痛みの世界史 連載6 →
1 2 3 4 5 6 7 8 9 10 11 12 13 14 15 yokota
1991.1-5
「ドストエフスキーの発作と疼痛抑制系」

 古くから「病気は天が人類に課した実験である」と言われてきた。焦点性てんかんの臨床症状を詳しく観察して、運動中枢の概念に到達したジャックリンは、「病気による神経系の実験の結果を目撃するのは医師だけであり、彼らは心の心理学に関する知識を今後ますます手中にすると期待される」と述べている。

 てんかんの大発作の直前に短時間だけ現れる異常状態ないし異常体験を前兆と呼んでいる。前兆のときにはまだ意識が保たれており、後から追想することができる。前兆の内容は多彩で、精神発作が前兆として現れることもある。ドストエフスキーの場合がそれであった。彼は、そのときの体験を自己の作品に中で「幸せ・・それはあまりにも強く、しかも甘美で、この喜びの2,3秒間を生涯の10年と取りかえてもよい」と記している。

 筆者の恩師マックリーン先生は、ドストエフスキーの前兆を大脳辺縁系の異常活動に帰している。先生の考えによると、大脳辺縁系は2つの系に大別される。その一つは扁桃核とその近隣の辺縁系皮質からなる系であり、他の一つは中隔と海馬や帯状回からなる系である。扁桃核を皮質下核とする系の活動が高まると、恐怖や悲しみの情動体験があり、中隔を皮質下核とする系の活動が高まると、逆の情動体験がある。ドストエフスキーの場合には中隔を皮質下核とする系の活動が一過性に高まったのであろう。

 オールズは、ラットがレバーを押せばあらかじめ植込んだ刺激電極を通じて脳に電流が流れるスキナー箱の実験を行った。この実験のとき、刺激電極を中隔に入れておくと、ラットが狂ったようにレバーを押し続けることを確かめた。中隔の電気刺激がラットに快感をもたらしたと解釈された。プールは、このような実験にヒントをえて、難治性疼痛に苦しんでいた老人の中隔に刺激電極を植え込み、痛みを軽減しようと試みた。この治療を受けた患者の一人は、予想通り好ましい気分の変化の恩恵に浴したが、別の患者は、一時的な怒り反応を示した。人間の脳はラットの脳のように単純でない。

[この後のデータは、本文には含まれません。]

==> config.mk <==
export PLATFORM = sky130hd
export DESIGN_NAME = dual_slot_power_enable_fault_logic
export DESIGN_NICKNAME = d
export VERILOG_FILES = /design/src/slot_power_pkg.sv /design/src/dual_slot_power_enable_fault_logic.sv
export VERILOG_INCLUDE_DIRS = /design/src
export SDC_FILE = /design/constraint.sdc
export NUM_CORES = 1
export LEC_CHECK = 0
export BUFFER_PORTS_ARGS = -buffer_cell sky130_fd_sc_hd__buf_2
export CAP_MARGIN = 20
export CELL_PAD_IN_SITES_DETAIL_PLACEMENT = 1
export CELL_PAD_IN_SITES_GLOBAL_PLACEMENT = 1
export CORE_UTILIZATION = 45
export DETAILED_ROUTE_END_ITERATION = 7
export GPL_ROUTABILITY_DRIVEN = 1
export PLACE_DENSITY = 0.79
export SYNTH_ARGS = -nofsm -noshare
export SYNTH_HDL_FRONTEND = slang
export SYNTH_SLANG_ARGS = --single-unit
==> constraint.sdc <==
create_clock -name clk -period 3 [get_ports clk]
set_input_delay 0 -clock clk [delete_from_list [all_inputs] [get_ports clk]]
set_output_delay 0 -clock clk [all_outputs]
set_load 0.005 [all_outputs]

 この方法はその後普及しなかったが、脳を電気刺激して慢性痛を治療しようとする試みの火を切った。またこのような試みと併行して、実験動物の脳のいろいろな部分に電気刺激を加えて鎮痛効果をえようとする実験が進められ、中枢神経系は痛みを感じる系と、痛みを抑える系の両方をもち、モルヒネのような鎮痛薬の作用が疼痛抑制系の賦活と深くかかわっていることが明らかにされた。

 これまでに見出された疼痛抑制系の主要なものは、中脳中心灰白質を出て、延髄の大縫線核で中継された後、脊髄の背外側索を通って脊髄後角に達する系と、青斑を出て脊髄の腹外側索を通り脊髄後角に達する系である。これら二つの系はいずれも、脊髄後角における痛覚伝達を抑制する。青斑を出る系の、脊髄における伝達物質はノルアドレナリンで、α2 受容体がこの抑制作用を媒介する。

 α2 主動薬であるクロニジンやチザネジン(テルネリン)を硬膜上腔に注入すると、これらが脊髄に入ってα2 受容体と結合し、鎮痛効果をもたらす。全身投与によっても同様な機序による鎮痛効果がえられると思われる。クロニジンを投与すると全身血圧が下降するが、チザネジンブの場合、この種の副作用がみられない。